## WORK INSTRUCTIONS
Transcribe exactly the lines that fall between the one holding "- Starting Density" and the one holding "synthesized area [%]", inclusive, from the entries below.

## DATA FOR ANALYSIS

==> config.mk <==
export PLATFORM = sky130hd
export DESIGN_NAME = vc_output_rr_arb
export DESIGN_NICKNAME = d
export VERILOG_FILES = /design/src/rtl/router_pkg.sv /design/src/rtl/rr_prio_select.sv /design/src/rtl/vc_output_rr_arb.sv
export SDC_FILE = /design/constraint.sdc
export NUM_CORES = 1
export LEC_CHECK = 0
export CAP_MARGIN = 0
export CORE_AREA = 2 2 39 41
export CTS_CLUSTER_DIAMETER = 40
export DETAILED_ROUTE_END_ITERATION = 16
export DIE_AREA = 0 0 41 43
export GPL_TIMING_DRIVEN = 0
export PLACE_DENSITY_LB_ADDON = 0.12
export SLEW_MARGIN = 40
export SYNTH_ARGS = -nofsm -noshare
export SYNTH_HDL_FRONTEND = slang
export SYNTH_SLANG_ARGS = --single-unit
export TNS_END_PERCENT = 20
==> constraint.sdc <==
create_clock -name clk -period 8 [get_ports clk]
set_clock_uncertainty 0.2 [all_clocks]
set_input_delay 1.2 -clock clk [delete_from_list [all_inputs] [get_ports clk]]
set_output_delay 1.2 -clock clk [all_outputs]
set_load 0.05 [all_outputs]
==> src/rtl/router_pkg.sv <==
// rtl/router_pkg.sv - shared router sizes and types
// Purpose: VC count, index widths, port directions and the output arbiter's
// mode/state enums, imported by every router block.
// Ports: none (package).
package router_pkg;

    localparam int NUM_VCS    = 4;
    localparam int VC_ID_BITS = 2;
    localparam int DIM_BITS   = 3;

    typedef enum logic [2:0] {
        DIR_N,
        DIR_E,
        DIR_S,
        DIR_W,
        DIR_L
    } dir_t;

    // ARB_FIXED: VC0 always highest priority. ARB_RR: rotating priority.
    typedef enum logic {
        ARB_FIXED,
        ARB_RR
    } arb_mode_t;

    typedef enum logic {
        ARB_IDLE,
        ARB_LOCKED
    } arb_state_t;

endpackage

==> src/rtl/rr_prio_select.sv <==
// rtl/rr_prio_select.sv - rotating priority select among N requesters
// Purpose: picks the first asserted req at or after ptr, wrapping to 0.
// Ports:
//   req  in  [N]   request vector
//   ptr  in  [PW]  highest-priority index this cycle
//   gnt  out [N]   one-hot (or zero) grant
//   idx  out [PW]  encoded grant index, 0 when nothing is granted
module rr_prio_select #(
    parameter int N = 4,
    localparam int PW = (N > 1) ? $clog2(N) : 1
) (
    input  logic [N-1:0]  req,
    input  logic [PW-1:0] ptr,
    output logic [N-1:0]  gnt,
    output logic [PW-1:0] idx
);

    logic found;

    // First pass searches only indices >= ptr; the second pass covers the
    // wrap-around. Compare-based masking keeps any N legal.
    always_comb begin
        found = 1'b0;
        idx   = '0;
        gnt   = '0;
        for (int i = 0; i < N; i++) begin
            if (!found && req[i] && (PW'(i) >= ptr)) begin
                found = 1'b1;
                idx   = PW'(i);
            end
        end
        for (int i = 0; i < N; i++) begin
            if (!found && req[i]) begin
                found = 1'b1;
                idx   = PW'(i);
            end
        end
        for (int i = 0; i < N; i++) begin
            gnt[i] = found && (PW'(i) == idx);
        end
    end

endmodule

==> src/rtl/vc_output_rr_arb.sv <==
// rtl/vc_output_rr_arb.sv - per-output-port VC arbiter with wormhole locking
// Purpose: selects one granted VC per cycle to drive the output link, with
// round-robin or fixed priority, head-to-tail packet locking and
// downstream-ready gating. Selection is combinational; state moves on clk.
// Ports:
//   clk, rst_n         router clock, async active-low reset
//   LOCAL_X/LOCAL_Y    router coordinates (debug messages only, non-synth)
//   vc_granted[N_REQ]  VC i offers a flit with an allocated output VC
//   vc_tail[N_REQ]     flit offered by VC i is a tail
//   out_ready          downstream can accept a flit this cycle
//   out_vc_selected    one-hot (or zero) select; set means a flit transfers
//   out_vc_id          encoded selected VC, 0 when none
//   out_valid          a flit transfers this cycle
//   locked             a packet currently owns the port
module vc_output_rr_arb
    import router_pkg::*;
#(
    parameter dir_t      LOCAL_PORT   = DIR_E,
    parameter int        N_REQ        = NUM_VCS,
    parameter arb_mode_t MODE         = ARB_RR,
    parameter bit        LOCK_PACKETS = 1'b1
) (
    input  logic                  clk,
    input  logic                  rst_n,
`ifndef SYNTHESIS
    input  logic [DIM_BITS-1:0]   LOCAL_X,
    input  logic [DIM_BITS-1:0]   LOCAL_Y,
`endif
    input  logic                  vc_granted      [N_REQ],
    input  logic                  vc_tail         [N_REQ],
    input  logic                  out_ready,
    output logic                  out_vc_selected [N_REQ],
    output logic [VC_ID_BITS-1:0] out_vc_id,
    output logic                  out_valid,
    output logic                  locked
);

    localparam int PW = (N_REQ > 1) ? $clog2(N_REQ) : 1;

    arb_state_t       state_q;
    logic             locked_q;
    logic [PW-1:0]    lock_vc_q;
    logic [PW-1:0]    rr_ptr_q;
    logic [PW-1:0]    rr_ptr_d;

    logic [N_REQ-1:0] req_vec;
    logic [N_REQ-1:0] tail_vec;
    logic [N_REQ-1:0] lock_mask;
    logic [N_REQ-1:0] elig;
    logic [N_REQ-1:0] gnt;
    logic [N_REQ-1:0] sel;
    logic [PW-1:0]    pick_idx;
    logic [PW-1:0]    ptr_eff;
    logic             xfer;
    logic             sel_tail;

    always_comb begin
        req_vec   = '0;
        tail_vec  = '0;
        lock_mask = '0;
        for (int i = 0; i < N_REQ; i++) begin
            req_vec[i]   = vc_granted[i];
            tail_vec[i]  = vc_tail[i];
            lock_mask[i] = (PW'(i) == lock_vc_q);
        end
    end

    // While a packet owns the port every other VC is masked, even when the
    // owner has nothing to send: the port idles rather than interleave flits.
    assign elig    = (state_q == ARB_LOCKED) ? (req_vec & lock_mask) : req_vec;
    assign ptr_eff = (MODE == ARB_RR) ? rr_ptr_q : '0;

    rr_prio_select #(.N(N_REQ)) u_prio (
        .req (elig),
        .ptr (ptr_eff),
        .gnt (gnt),
        .idx (pick_idx)
    );

    // Reset is folded in combinationally so the link is quiet the instant
    // rst_n drops, not at the next edge.
    assign sel      = (out_ready && rst_n) ? gnt : '0;
    assign xfer     = |sel;
    assign sel_tail = |(sel & tail_vec);

    assign rr_ptr_d = (pick_idx == PW'(N_REQ - 1)) ? '0 : pick_idx + PW'(1);

    always_ff @(posedge clk or negedge rst_n) begin
        if (!rst_n) begin
            state_q   <= ARB_IDLE;
            locked_q  <= 1'b0;
            lock_vc_q <= '0;
            rr_ptr_q  <= '0;
        end else if (xfer) begin
            if (LOCK_PACKETS) begin
                unique case (state_q)
                    ARB_IDLE: begin
                        if (!sel_tail) begin
                            state_q   <= ARB_LOCKED;
                            locked_q  <= 1'b1;
                            lock_vc_q <= pick_idx;
                        end
                    end
                    ARB_LOCKED: begin
                        if (sel_tail) begin
                            state_q  <= ARB_IDLE;
                            locked_q <= 1'b0;
                        end
                    end
                    default: begin
                        state_q  <= ARB_IDLE;
                        locked_q <= 1'b0;
                    end
                endcase
            end
            // The pointer only rotates when ownership ends, so a long packet
            // does not cost its successor a turn.
            if ((MODE == ARB_RR) && (sel_tail || !LOCK_PACKETS)) begin
                rr_ptr_q <= rr_ptr_d;
            end
        end
    end

    always_comb begin
        out_vc_id = '0;
        for (int i = 0; i < N_REQ; i++) begin
            out_vc_selected[i] = sel[i];
            if (sel[i]) begin
                out_vc_id = VC_ID_BITS'(i);
            end
        end
    end

    assign out_valid = xfer;
    assign locked    = locked_q;

`ifndef SYNTHESIS
    logic          hold_chk_q;
    arb_state_t    state_prev_q;
    logic [PW-1:0] ptr_prev_q;

    always @(posedge clk or negedge rst_n) begin
        if (!rst_n) begin
            hold_chk_q <= 1'b0;
        end else begin
            assert ($onehot0(sel))
                else $error("arb port %0d (%0d,%0d): several VCs selected", LOCAL_PORT, LOCAL_X, LOCAL_Y);
            if (state_q == ARB_LOCKED) begin
                assert ((sel & ~lock_mask) == '0)
                    else $error("arb port %0d (%0d,%0d): non-owner selected while locked", LOCAL_PORT, LOCAL_X, LOCAL_Y);
            end
            // Without a transfer no tail bit may have moved the state.
            if (hold_chk_q) begin
                assert ((state_q == state_prev_q) && (rr_ptr_q == ptr_prev_q))
                    else $error("arb port %0d (%0d,%0d): state changed without transfer", LOCAL_PORT, LOCAL_X, LOCAL_Y);
            end
            hold_chk_q   <= !xfer;
            state_prev_q <= state_q;
            ptr_prev_q   <= rr_ptr_q;
        end
    end
`endif

endmodule

Yosys cells after proc, flatten, opt, wreduce, memory -nomap -nowiden
Index checks and enable logic that the tools add are counted.
- add/subtract/negate cells: 1
- multipliers: 0
- divide/modulo/power cells: 0
- order comparisons: 4
- equality and inequality tests: 9
- shifts and indexed selects: 0
- multiplexer cells: 25
- bitwise gates (word level): 4
- reductions and logical operators: 30
- operators by type and width (kind ; count):
    two-way mux 2 bit ; 9
    logical AND 1 bit ; 16
    two-way mux 1 bit ; 13
    AND 4 bit ; 2
    == test 2 bit (first input constant) ; 4
    two-way mux 4 bit ; 2
    OR reduction 4 bit ; 2
    logical NOT 1 bit ; 7
    AND reduction 3 bit ; 2
    == test 1 x 2 -> 1 bit (first input constant) ; 2
    >= comparator 1 x 2 -> 1 bit (first input constant) ; 2
    >= comparator 2 bit (first input constant) ; 2
    logical NOT 2 bit ; 2
    adder 2 x 1 -> 2 bit (second input constant) ; 1
    == test 2 bit (second input constant) ; 1
    != test 2 x 1 -> 1 bit (second input constant) ; 1
    != test 2 bit (second input constant) ; 1
    inverter 1 bit ; 2
    one-hot mux 1 bit (2 select lines) ; 1
    AND reduction 2 bit ; 1
- flip-flop bits (word level): 6
- bits in latches: 0
- memory bits (writable): 0
- memory bits (read-only): 0
- bits of input ports: 11
- output and inout port bits: 8
- logic and storage cells: 77
- memories: 0

Longest topological paths before layout
Gate-level depths: netlist of the first run.
- depth after elaboration: 36
- gate-level depth with buffers: 14
- mapped depth without buffers: 14

Hierarchy
Synthesis of the first run repeated with hierarchy kept, for this count alone.
- cells, all modules: 73
- area, all modules: 608.1 um2
- modules (own cells, without submodules) (module ; instances ; cells each ; area each (um2) ; sequential area each (um2)):
    vc_output_rr_arb ; 1 ; 42 ; 410.4 ; 150.1
    rr_prio_select ; 1 ; 31 ; 197.7 ; 0.0

Least setup slack after synthesis of the first run
OpenSTA, ideal clock, no wires.
- path type: input port to output port
- start: input vc_granted[3] in the netlist's numbering
- end: output out_vc_id[0]
- data arrival time: 3.171 ns
- data required time: 6.600 ns
- path slack: 3.429 ns
- stages on the path: 6
- path buffers: 0
- cell sequence: and3_4 > or2_4 > a311oi_4 > ha_1 > and2_1 > or2_2
- RTL lines (element ; line ; RTL):
    start: declaration ; vc_output_rr_arb.sv:29 ; input logic vc_granted [N_REQ],
    end: declaration ; vc_output_rr_arb.sv:33 ; output logic [VC_ID_BITS-1:0] out_vc_id,

Worst setup path after layout of the first run
- start: input vc_granted[3] in the netlist's numbering
- end: output out_valid
- word-level cells in the longest chain between the ends: 32
- elaborated cells on any way between the ends: 45
- those cells by class: 3 x eq/ne; 17 x mux; 1 x bitwise; 24 x reduce/logical
- ends and longest elaborated chain (element ; line ; RTL):
    AND 4 bit ; vc_output_rr_arb.sv:70 ; assign elig = (state_q == ARB_LOCKED) ? (req_vec & lock_mask) : req_vec;
    two-way mux 4 bit (*) ; vc_output_rr_arb.sv:70 ;
    logical AND 1 bit ; rr_prio_select.sv:27 ; if (!found && req[i] && (PW'(i) >= ptr)) begin
    two-way mux 1 bit ; rr_prio_select.sv:27 ;
    logical NOT 1 bit ; rr_prio_select.sv:27 ;
    logical AND 1 bit (2 in a row) ; rr_prio_select.sv:27 ;
    two-way mux 1 bit ; rr_prio_select.sv:27 ;
    logical NOT 1 bit ; rr_prio_select.sv:27 ;
    (+16 left out) ; n/a ;
    logical NOT 1 bit ; rr_prio_select.sv:33 ; if (!found && req[i]) begin
    logical AND 1 bit ; rr_prio_select.sv:33 ;
    two-way mux 2 bit (*) ; rr_prio_select.sv:33 ;
    net pick_idx[1] ; vc_output_rr_arb.sv:52 ; logic [PW-1:0] pick_idx;
    == test 1 x 2 -> 1 bit, or another cell as far along ; rr_prio_select.sv:39 ; gnt[i] = found && (PW'(i) == idx);
    logical AND 1 bit ; rr_prio_select.sv:39 ;
    two-way mux 4 bit (*) ; vc_output_rr_arb.sv:82 ; assign sel = (out_ready && rst_n) ? gnt : '0;
    OR reduction 4 bit (*) ; vc_output_rr_arb.sv:83 ; assign xfer = |sel;
    end: declaration ; vc_output_rr_arb.sv:34 ; output logic out_valid,
Mark *: on every way through the listed nets, which the timed path passes. The rest lies on a longest branch.

==> impl_results.rst, run 1 <==
.. list-table::
   :header-rows: 1

   * - Metric
     - Value
   * - Largest cells by area after synthesis
     - sky130_fd_sc_hd__dfrtp_1, sky130_fd_sc_hd__ha_1, sky130_fd_sc_hd__mux2_1
   * - GRT Residual Overflow
     - 0
   * - Number of clock sinks
     - 6
   * - Insertion delay of the later-clocked pin in the worst-skew pair
     - about 0.24 ns
   * - Router iterations before antenna repair
     - 2
   * - Yosys top cell area share
     - roughly a quarter
   * - Weighted congestion at the end of routability-driven global placement
     - around 0.73
   * - Maximum Capacitance Violations
     - 0
   * - Top cell type by total area after synthesis
     - sky130_fd_sc_hd__dfrtp_1
   * - Nature of the critical path endpoint
     - output pin
   * - Pin count of the biggest net entering global routing
     - 9
   * - Violation count after the first detailed-route iteration
     - 2
   * - Antenna violations before repair
     - 0
   * - Cells after Synth
     - 58
   * - Avg WL per Cell
     - 12.6 um
   * - Placed wire-length estimate
     - between 1 and 1.5 mm
   * - Global-route track usage on met1
     - 21.2%
   * - TritonCTS clock tree
     - built
   * - Top FF cell, synth
     - sky130_fd_sc_hd__dfrtp_1
   * - Netlist area before placement
     - 599 um^2
   * - Count of instances resized after the clock tree is built
     - 0
   * - Vias in the first global route
     - 525
   * - Data arrival time of the critical path
     - between 4 and 5 ns
   * - Post-route ant nets
     - 0
   * - Wire length of the first global-routing pass
     - 2.06 mm
   * - Final standard cell area without fillers
     - ~800 um^2
   * - Number of cell rows
     - 14
   * - Fraction of registers with async set/reset
     - between 90% and 100%
   * - Number of design rule violations left after detail routing
     - 0
   * - Clk buf depth
     - 2
   * - Core Footprint
     - 1380 um^2
   * - Global Route met2 Usage
     - 27.2%
   * - Area of placed instances
     - 800 um^2
   * - Area growth from synthesis to layout
     - 37.2%
   * - Unrepaired setup endpoints after global routing
     - no
   * - ANT cells
     - 0
   * - Average cell area after synthesis
     - approximately 10 um^2
   * - Fmax
     - around 0.18 GHz
   * - Post-CTS Setup Bufs
     - 0
   * - Global routing usage summed across all routing layers
     - 17.1%
   * - Post-route clock period utilization
     - 69.5%
   * - Full die area
     - 1760 um^2
   * - Classification of the worst-slack hold path
     - reg2reg
   * - Worst VDD drop
     - between 0.15 and 0.2 mV
   * - Share of post-route cells with drive strength above 1
     - 25.3%
   * - Count of boundary I/O pins
     - 19
   * - Distinct cell type count after synthesis
     - 35
   * - Ratio of total power to cell area
     - ~370 nW/um^2
   * - Setup Crit Path Kind
     - in2out
   * - Clock-pin slew on the worst setup and hold paths
     - 0.04 ns
   * - GRT busiest layer
     - met2
   * - Crit start category
     - input pin
   * - IO buf count
     - 18
   * - Final Max Tran Viols
     - 0
   * - Number of buffers inserted during clock tree synthesis
     - 3
   * - Worst path required time
     - 6.60 ns
   * - Hold-fix buffers, CTS
     - 0
   * - Transition time at the pin with the least slew margin
     - about 0.55 ns
   * - Wire length after detailed routing
     - 1.19 mm
   * - Number of instances in the placed design
     - 92
   * - Status
     - finished, final reports clean
   * - Critical path peak fanout
     - 6
   * - Post-synth EDFFs
     - 0
   * - Starting Density
     - 43.3%
   * - Final total negative setup slack
     - 0 ns
   * - Synth Warn #
     - 0
   * - Endpoints failing hold
     - 0
   * - Total via count in the routed design
     - 515
   * - Minimum clock period after layout
     - 5.56 ns
   * - Number of setup violations in the final report
     - 0
   * - Met3 Track Usage GR
     - 3.14%
   * - Finished Layout Cells
     - 95
   * - Level count of the clock H-tree
     - 1
   * - Y dimension of the die
     - 43 um
   * - Final layout net count
     - 95
   * - Net count of the mapped netlist
     - 72
   * - CTS Root Buffer Type
     - sky130_fd_sc_hd__clkbuf_4
   * - Max-slew headroom
     - about 63%
   * - Number of vias per cell
     - ~5.4
   * - Seq/Total Area, Yosys
     - around 25%
   * - Post-synthesis register bit count
     - 6
   * - Reported leakage power
     - 0.329 nW
   * - Horizontal die dimension
     - between 40 and 50 um
[sequential cells by signal (all words and copies together) (netlist names)]
signal and cells:
state_q 1, lock_vc_q 2, locked 1, ptr_eff 2
[Yosys cell counts, drive strengths merged, types with 2 or more instances]
| master | number |
|---|---|
| inv | 4 |
| ha | 3 |
| dfrtp | 6 |
| and2 | 5 |
| or2 | 3 |
| o41ai | 2 |
| nor2 | 2 |
| o21ai | 5 |
| nand2 | 2 |
| nor2b | 2 |
| nand3b | 2 |
| and3 | 3 |
| mux2 | 5 |
[kinds of logic (layout without fill, tap and decap cells)]
logic type               after synthesis  after routing  share of synthesized area [%]
multiplexers                           5              5                           9.39
adder cells (fa/ha/maj)                3              3                           6.26
flip-flops                             6              6                           25.1
buffers and inverters                  4             25                           2.50
AO/OA/AOI/OAI                         19             19                           31.7
AND/OR/NAND/NOR                       21             21                           25.1
[path summary, 6_finish.rpt]
path                       slack, ns                       end                      from  depth (start not counted)
min in group asynchronous       1.01  lock_vc_q[1]$_DFFE_PN0P_                     rst_n                          1
hold reg to reg                 0.29        locked$_DFFE_PN0P_        locked$_DFFE_PN0P_                          1
max in group asynchronous       6.37    ptr_eff[1]$_DFFE_PN0P_                     rst_n                          1
setup reg to reg                4.41        locked$_DFFE_PN0P_  lock_vc_q[0]$_DFFE_PN0P_                         14
hold / removal                  0.29        locked$_DFFE_PN0P_        locked$_DFFE_PN0P_                          1
setup / recovery                2.44                 out_valid             vc_granted[3]                          8
[metrics by stage]
stage | util, % | total power [mW] | hold slack, ns | setup slack (ns)
after floorplan | - | 0.231 | 0.290 | 3.43
after global placement | 57.8 | 0.279 | 0.286 | 2.46
after detailed placement | 57.8 | 0.283 | 0.287 | 2.44
after CTS | 59.4 | 0.312 | 0.302 | 2.44
after global routing | 59.4 | 0.335 | 0.335 | 2.35
final | 59.4 | 0.308 | 0.295 | 2.44
[power by group]
part           internal, mW  switching (mW)
clock network        0.0169          0.0104
registers            0.0448          0.0141
logic                0.0900           0.132
[final cells by class]
class                      count  area [um^2]
clock buffer                   3         22.5
fill                         143          562
inverter                       4         15.0
multi-input combinational     48          434
sequential                     6          150
tap                           16         20.0
timing repair buffer          18          180
[cells in the final DEF (no fill, tap or decap), types with 2 or more instances in the layout]
master,count
sky130_fd_sc_hd__mux2_1,3
sky130_fd_sc_hd__clkbuf_4,3
sky130_fd_sc_hd__inv_1,3
sky130_fd_sc_hd__ha_1,3
sky130_fd_sc_hd__and2_1,4
sky130_fd_sc_hd__nor2_4,2
sky130_fd_sc_hd__o21ai_0,3
sky130_fd_sc_hd__clkdlybuf4s50_1,18
sky130_fd_sc_hd__dfrtp_1,6
sky130_fd_sc_hd__o21ai_1,2
sky130_fd_sc_hd__nand2_1,2
sky130_fd_sc_hd__nand3b_1,2
sky130_fd_sc_hd__nor2b_1,2
sky130_fd_sc_hd__mux2_2,2
sky130_fd_sc_hd__or2_2,2
[worst max-delay path: stages]
cell and delay [ns]:
sky130_fd_sc_hd__clkdlybuf4s50_1 0.47, sky130_fd_sc_hd__and3_4 0.18, sky130_fd_sc_hd__or2_4 0.23, sky130_fd_sc_hd__a311oi_4 0.48, sky130_fd_sc_hd__inv_2 0.12, sky130_fd_sc_hd__ha_1 0.29
sky130_fd_sc_hd__o41a_1 0.47, sky130_fd_sc_hd__clkdlybuf4s50_1 0.71
[metal layers]
| metal | part of all wire [%] | vias up |
|---|---|---|
| li1 | - | 265 |
| met1 | 46 | 239 |
| met2 | 50 | 11 |
| met3 | 3.6 | 0 |
| met4 | 0 | 0 |
| met5 | 0 | - |
Power figures use the tool's default switching activity.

## FINAL ANSWER
   * - Starting Density
     - 43.3%
   * - Final total negative setup slack
     - 0 ns
   * - Synth Warn #
     - 0
   * - Endpoints failing hold
     - 0
   * - Total via count in the routed design
     - 515
   * - Minimum clock period after layout
     - 5.56 ns
   * - Number of setup violations in the final report
     - 0
   * - Met3 Track Usage GR
     - 3.14%
   * - Finished Layout Cells
     - 95
   * - Level count of the clock H-tree
     - 1
   * - Y dimension of the die
     - 43 um
   * - Final layout net count
     - 95
   * - Net count of the mapped netlist
     - 72
   * - CTS Root Buffer Type
     - sky130_fd_sc_hd__clkbuf_4
   * - Max-slew headroom
     - about 63%
   * - Number of vias per cell
     - ~5.4
   * - Seq/Total Area, Yosys
     - around 25%
   * - Post-synthesis register bit count
     - 6
   * - Reported leakage power
     - 0.329 nW
   * - Horizontal die dimension
     - between 40 and 50 um
[sequential cells by signal (all words and copies together) (netlist names)]
signal and cells:
state_q 1, lock_vc_q 2, locked 1, ptr_eff 2
[Yosys cell counts, drive strengths merged, types with 2 or more instances]
| master | number |
|---|---|
| inv | 4 |
| ha | 3 |
| dfrtp | 6 |
| and2 | 5 |
| or2 | 3 |
| o41ai | 2 |
| nor2 | 2 |
| o21ai | 5 |
| nand2 | 2 |
| nor2b | 2 |
| nand3b | 2 |
| and3 | 3 |
| mux2 | 5 |
[kinds of logic (layout without fill, tap and decap cells)]
logic type               after synthesis  after routing  share of synthesized area [%]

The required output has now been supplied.